Silver gulls are even more numerous. During the second half of the 20th century the breeding population increased to about 100,000. Given a chance, gulls readily attack the eggs and young of other breeding seabirds. The impact is under study.

Other seabirds nesting on Mud Islands include nearly a thousand crested terns, one of the largest colonies in Victoria and the only one in Port Phillip. Also important to the islands are the dozen breeding pairs of Caspian terns and, in 1983 and 1986, several pairs of Australian pelicans. Little penguins and fairy terns have bred there in the past. The common tern also roosts in exceptionally large numbers and as many as 260 have been seen there at once.

====Waders====
The mud from which the islands get their name is excellent feeding habitat for migratory waders.
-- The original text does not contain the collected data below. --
What follows belongs to an exercise in optimizing a design on an open flow for small area, a short achievable clock period and few clock cycles; a production flow would make more cautious choices.
Where RTL was checked, it was by simulation tests only, not by an equivalence proof against the original.
Power and IR drop assume default switching activity.

Setup of beta:
==> flow/design.v (excerpt) <==
module isp_top (
    input  logic             clk,
    input  logic             rst_n,
    input  logic             in_valid,
    input  logic             in_mode,
    input  isp_pkg::ratio_t  in_ratio_mode,
    input  logic             pix_valid,
    input  isp_pkg::beat_t   pix_data,
    output logic             busy,
    output logic             out_valid,
    output isp_pkg::result_t out_data
);
Size: about 2400 cells after synthesis, about 560 flip-flops, roughly 150 I/O pins, ~26000 um^2 of cells after synthesis.
==> module isp_top, before the edit <==
module isp_top (
    input  logic             clk,
    input  logic             rst_n,
    input  logic             in_valid,
    input  logic             in_mode,
    input  isp_pkg::ratio_t  in_ratio_mode,
    input  logic             pix_valid,
    input  isp_pkg::beat_t   pix_data,
    output logic             busy,
    output logic             out_valid,
    output isp_pkg::result_t out_data
);
    logic [7:0] bcnt;       
    logic       mode_q;
    logic [1:0] ratio_q;
    logic       busy_q;
    logic       rmode;      
    logic [1:0] rratio;
    logic       last0;
    assign last0 = pix_valid && (bcnt == 8'd191);
    always_ff @(posedge clk or negedge rst_n) begin
        if (!rst_n) begin
            bcnt    <= '0;
            mode_q  <= 1'b0;
            ratio_q <= '0;
            busy_q  <= 1'b0;
            rmode   <= 1'b0;
            rratio  <= '0;
        end else begin
            if (in_valid) begin
                bcnt    <= '0;
                mode_q  <= in_mode;
                ratio_q <= in_ratio_mode;
                busy_q  <= 1'b1;
            end else if (pix_valid) begin
                bcnt <= last0 ? 8'd0 : bcnt + 8'd1;
                if (last0) begin
                    busy_q <= 1'b0;
                end
            end
            if (last0) begin
                rmode  <= mode_q;
                rratio <= ratio_q;
            end
        end
    end
    assign busy = busy_q;
    logic red0, green0, blue0, wrow0;
    assign red0   = (bcnt[7:6] == 2'd0);
    assign green0 = (bcnt[7:6] == 2'd1);
    assign blue0  = (bcnt[7:6] == 2'd2);
    assign wrow0  = (bcnt[5:0] >= 6'd26) && (bcnt[5:0] <= 6'd37);
    logic       sat;
    logic [3:0] colmask0;
    logic [7:0] bcnt_n;
    logic [1:0] ratio_n;
    logic       mode_n;
    logic [3:0] thr_n;
    logic [127:0] xbits;
    assign bcnt_n  = in_valid ? 8'd0 : (pix_valid ? (last0 ? 8'd0 : bcnt + 8'd1) : bcnt);
    assign ratio_n = in_valid ? in_ratio_mode : ratio_q;
    assign mode_n  = in_valid ? in_mode : mode_q;
    assign thr_n   = (bcnt_n[7:6] == 2'd1) ? 4'(3 - ratio_n) : 4'(4 - ratio_n);
    always_ff @(posedge clk) begin
        sat <= mode_n && (ratio_n == 2'd3);
        for (int j = 0; j < 4; j++) begin
            colmask0[j] <= (4'(j) >= thr_n);
        end
    end
    always_comb begin
        for (int i = 0; i < 16; i++) begin
            for (int j = 0; j < 7; j++) begin
                xbits[8*i + j] = (j >= 4 || colmask0[j % 4]) && (pix_data[8*i + j] || (sat && pix_data[8*i + 7]));
            end
            xbits[8*i + 7] = !sat && pix_data[8*i + 7];
        end
    end
    logic [10:0] sa, sb;
    isp_exposure_acc i_tree (
        .clk (clk),
        .x   (xbits),
        .en  (v1),
        .sh  (!g1),
        .sa  (sa),
        .sb  (sb)
    );
    logic        v1, v2, e3;
    logic        first1, first2, last1, last2, g1;
    logic [18:0] acc;     
    always_ff @(posedge clk or negedge rst_n) begin
        if (!rst_n) begin
            v1    <= 1'b0;
            v2    <= 1'b0;
            last1 <= 1'b0;
            last2 <= 1'b0;
            e3    <= 1'b0;
        end else begin
            v1    <= pix_valid;
            v2    <= v1;
            last1 <= last0;
            last2 <= last1;
            e3    <= v2 && last2;
        end
    end
    always_ff @(posedge clk) begin
        first1 <= pix_valid && (bcnt == 8'd0);
        first2 <= first1;
        g1     <= green0;
        acc <= (first2 ? 19'd0 : acc) + 19'(sa) + 19'(sb);
    end
    logic [7:0] expo_res;
    always_comb begin
        case (rratio)
            2'd0:    expo_res = {2'b0, acc[18:13]};
            2'd1:    expo_res = {1'b0, acc[18:12]};
            2'd2:    expo_res = acc[18:11];
            default: expo_res = acc[17:10];
        endcase
    end
    logic       wv1, wred1, wend1;
    logic [6:0] wp1 [3];
    always_ff @(posedge clk or negedge rst_n) begin
        if (!rst_n) begin
            wv1    <= 1'b0;
            wend1  <= 1'b0;
        end else begin
            wv1    <= pix_valid && !mode_q && wrow0;
            wend1  <= pix_valid && !mode_q && blue0 && (bcnt[5:0] == 6'd37);
        end
    end
    always_ff @(posedge clk) begin
        wred1 <= red0;
        for (int j = 0; j < 3; j++) begin
            if (bcnt[0]) begin
                wp1[j] <= green0 ? pix_data[8*j + 1 +: 7] : {1'b0, pix_data[8*j + 2 +: 6]};
            end else begin
                wp1[j] <= green0 ? pix_data[8*(13 + j) + 1 +: 7] : {1'b0, pix_data[8*(13 + j) + 2 +: 6]};
            end
        end
    end
    logic [7:0] ch [3][12];
    logic       pact;         
    logic       chain_en;
    assign chain_en = wv1 || pact;
    always_ff @(posedge clk) begin
        if (chain_en) begin
            for (int j = 0; j < 3; j++) begin
                ch[j][0] <= (wred1 && wv1 ? 8'd0 : ch[j][11]) + (wv1 ? 8'(wp1[j]) : 8'd0);
                for (int k = 1; k < 12; k++) begin
                    ch[j][k] <= ch[j][k-1];
                end
            end
        end
    end
    logic       fdone_p;
    logic [1:0] fres;
    isp_focus_contrast i_contrast (
        .clk   (clk),
        .rst_n (rst_n),
        .start (wv1 && wend1),
        .t0    (ch[0][11]),
        .t1    (ch[1][11]),
        .t2    (ch[2][11]),
        .n0    (ch[0][10]),
        .u0    (ch[0][9]),
        .u1    (ch[1][9]),
        .u2    (ch[2][9]),
        .rot   (pact),
        .done  (fdone_p),
        .res   (fres)
    );
    logic pend, fire, fdone;
    assign fire = (e3 || pend) && (rmode || fdone);
    always_ff @(posedge clk or negedge rst_n) begin
        if (!rst_n) begin
            pend      <= 1'b0;
            fdone     <= 1'b0;
            out_valid <= 1'b0;
            out_data  <= '0;
        end else begin
            pend      <= !fire && (pend || e3);
            fdone     <= !fire && (fdone || fdone_p);
            out_valid <= fire;
            out_data  <= fire ? (rmode ? expo_res : {6'd0, fres}) : 8'd0;
        end
    end
endmodule
Settings: LEC_CHECK=0, ABC_AREA=1, CAP_MARGIN=20, CORE_MARGIN=2, CORE_UTILIZATION=60, CTS_CLUSTER_DIAMETER=80, CTS_CLUSTER_SIZE=30, SETUP_SLACK_MARGIN=5, SLEW_MARGIN=20; clock period 8.0 ns.
standard.sh (not shown) runs the stock make flow with config.mk's settings and CLKGATE_MAP_FILE= SYNTH_SCRIPT=/design/flow/synth_recipe.tcl, a recipe that flattens the netlist after the stock synthesis.
==> flow/flow/run.sh <==
#!/bin/bash
# The standard layout (standard.sh), with plain buffers (buf_1) on the
# ports instead of the delay buffers buffer_ports picks by default.
set -euo pipefail
mkdir -p logs
export BUFFER_PORTS_ARGS="-buffer_cell sky130_fd_sc_hd__buf_1"
bash standard.sh > logs/standard.log 2>&1
Inputs modified between beta and gamma:
--- a/flow/design.v
+++ b/flow/design.v
@@ -947,30 +947,21 @@
     assign green0 = (bcnt[7:6] == 2'd1);
     assign blue0  = (bcnt[7:6] == 2'd2);
     assign wrow0  = (bcnt[5:0] >= 6'd26) && (bcnt[5:0] <= 6'd37);
     logic       sat;
-    logic [3:0] colmask0;
-    logic [7:0] bcnt_n;
-    logic [1:0] ratio_n;
-    logic       mode_n;
-    logic [3:0] thr_n;
+    logic [3:0] thr;
+    logic [7:0] colmask0;
     logic [127:0] xbits;
-    assign bcnt_n  = in_valid ? 8'd0 : (pix_valid ? (last0 ? 8'd0 : bcnt + 8'd1) : bcnt);
-    assign ratio_n = in_valid ? in_ratio_mode : ratio_q;
-    assign mode_n  = in_valid ? in_mode : mode_q;
-    assign thr_n   = (bcnt_n[7:6] == 2'd1) ? 4'(3 - ratio_n) : 4'(4 - ratio_n);
-    always_ff @(posedge clk) begin
-        sat <= mode_n && (ratio_n == 2'd3);
-        for (int j = 0; j < 4; j++) begin
-            colmask0[j] <= (4'(j) >= thr_n);
-        end
-    end
+    assign sat = mode_q && (ratio_q == 2'd3);
+    assign thr = green0 ? 4'(3 - ratio_q) : 4'(4 - ratio_q);
     always_comb begin
+        for (int j = 0; j < 8; j++) begin
+            colmask0[j] = (4'(j) >= thr) && !(sat && j == 7);
+        end
         for (int i = 0; i < 16; i++) begin
-            for (int j = 0; j < 7; j++) begin
-                xbits[8*i + j] = (j >= 4 || colmask0[j % 4]) && (pix_data[8*i + j] || (sat && pix_data[8*i + 7]));
+            for (int j = 0; j < 8; j++) begin
+                xbits[8*i + j] = colmask0[j] && (pix_data[8*i + j] || (j < 7 && sat && pix_data[8*i + 7]));
             end
-            xbits[8*i + 7] = !sat && pix_data[8*i + 7];
         end
     end
     logic [10:0] sa, sb;
     isp_exposure_acc i_tree (
==> results.txt <==
Of gamma and beta, the lower part of the total power dissipated in the clock network belongs to gamma. On async set-or-reset flop fraction in the synthesized netlist, gamma tracks beta almost exactly. Delta (gamma minus beta): chip height dropped 0.68 um; number of detailed-route iterations in the first pass moved up. gamma against beta: met1 track utilization from global routing went up; setup fix buffers added after clock tree synthesis climbed 3; cell depth of the worst setup path lower; multiplexer fraction of the synthesized cell area essentially unchanged. Of the two values seen for start point of the critical path, i_tree.q179$_DFF_P_ was produced by gamma and wv1$_DFF_PN0_ by beta. For placeable core region, gamma and beta come out practically identical. The run with more setup slack is beta; gamma has less. Between gamma and beta, the difference in area share of xor/xnor cells in the synthesized design is negligible.
Testbench counts of gamma, summed over its fixed seeds: cycles 18,629.
For beta, only the layout was checked, not whether the RTL still works.

==> port drivers added, routing unchanged <==
Ports are ideal in the flow. The routed layouts listed here were re-timed in OpenROAD.
Step 1 assumes that a clkbuf_16 drives the clock port and a buf_2 every other input.
Step 2 moves the port delays by t, midway between the first and last clock arrival at a register: inputs arrive t later, outputs are due t later. That takes back most of the time a late clock gives input paths.
Slacks: ideal ports / drivers / drivers and shift; pairs: ideal ports / drivers.
| run | shift t [ns] | setup slack, ns | hold WS [ns] | worst setup path after step 2 |
|---|---|---|---|---|
| beta | 0.653 | 5.114 / 5.114 / 4.551 | 0.339 / 0.339 / 0.339 | input to register |
| gamma | 0.655 | 5.104 / 5.104 / 4.527 | 0.317 / 0.317 / 0.317 | input to register |
After both steps setup and hold are still met in every run listed. For gamma, which loses most, drivers alone change the setup slack by 0.000 ns; drivers and shift together by -0.577 ns.
What follows belongs to an exercise in optimizing a design on an open flow for small area, a short achievable clock period and few clock cycles per item; a production flow would make more cautious choices. The RTL was checked by simulation tests, not by an equivalence proof against the original design. Power and IR drop assume default switching activity.

## blob_detector
module blob_detector (
  input  logic               clk,
  input  logic               rst,
  input  logic               in_valid,
  input  logic [TOKEN_W-1:0] in_token,
  output logic               in_credit,
  output logic               out_valid,
  output logic [WORD_W-1:0]  out_data,
  output logic               out_last,
  input  logic               out_credit
);
  logic                tok_valid;
  logic [TOKEN_W-1:0]  tok_data;
  logic                tok_pop;
  logic                tok_done;
  logic                a_valid;
  logic                a_new;
  logic [LABEL_W-1:0]  a_slot;
  logic [COL_W-1:0]    a_start;
  logic [COL_W-1:0]    a_end;
  logic                a_row_end;
  logic                a_frame_end;
  logic                fe_take;
  logic [LABEL_W-1:0]  fe_base;
  logic [LABEL_W:0]    fe_count;
  logic                rep_busy;
  logic                rep_slot_busy;
  logic [LABEL_W-1:0]  next_slot;
  logic                wr_ready;
  logic                wr_valid;
  logic [26:0]         wr_data;
  logic                wr_last;
  run_intake u_intake (
    .clk(clk), .rst(rst), .in_valid(in_valid), .in_token(in_token),
    .in_credit(in_credit), .tok_valid(tok_valid), .tok_data(tok_data), .tok_pop(tok_pop),
  ...
For scale: about 5100 cells after synthesis, roughly 2200 flip-flops, roughly 62 I/O pins, roughly 0.084 mm² of cells after synthesis.
clock: 10.0 ns
lec_check: 0
cap_margin: 20
core_margin: 2
core_utilization: 40
cts_cluster_diameter: 120
cts_cluster_size: 25
setup_slack_margin: 5
slew_margin: 20
run.sh (not shown) runs the stock make flow with config.mk's settings and CLKGATE_MAP_FILE= SYNTH_SCRIPT=/design/flow/synth_recipe.tcl, a recipe that flattens the netlist after the stock synthesis.
Testbench counts at the start, summed over its fixed seeds: cycles 12,168, tokens 11,777.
More than 1% of the known Australian populations of four wader species, Pacific golden plover, grey plover, lesser sand plover and ruddy turnstone, spend the summer around Mud Islands. More than 5% of the Victorian populations of red knot, great knot, eastern curlew and bar-tailed godwit feed in Swan Bay to the west but roost on the islands at high tide. Two resident waders, the pied oystercatcher and the red-capped plover, regularly breed on undisturbed parts of the islands.

====Other====
Few land birds are permanently resident, although many species visit and may breed. Large numbers of straw-necked ibis and, to a lesser extent, Australian white ibis, nest and roost on the islands and fly daily to the mainland for feeding. Lewin's rail occasionally breeds in the salt marsh but is so shy that nesting is seldom recorded. Up to 100 rare orange-bellied parrots have been seen on the islands during winter when they migrate to the Australian mainland from Tasmania. Since the mid-20th century, however, numbers have declined, possibly because the increasing number of gulls has changed the chemistry of the soil and so the vegetation on which the parrots feed. Nevertheless, the islands are an important habitat for this endangered species. Bronze whaler sharks are known to breed around the islands.

==Access==
The islands can only be reached by boat, the most convenient departure points being Queenscliff or Sorrento. Day visitors are permitted, but overnight camping is not. BirdLife Australia conduct regular tours to Mud Islands, usually in February and March. South Bay Eco Adventures also run guided walking tours of the islands. As the islands are surrounded by shallow waters, visitors need to be cautious when attempting a landing. Passengers must be ferried to shore by dinghy or else wade in. Visits need careful planning to avoid the boat being stranded at low tide.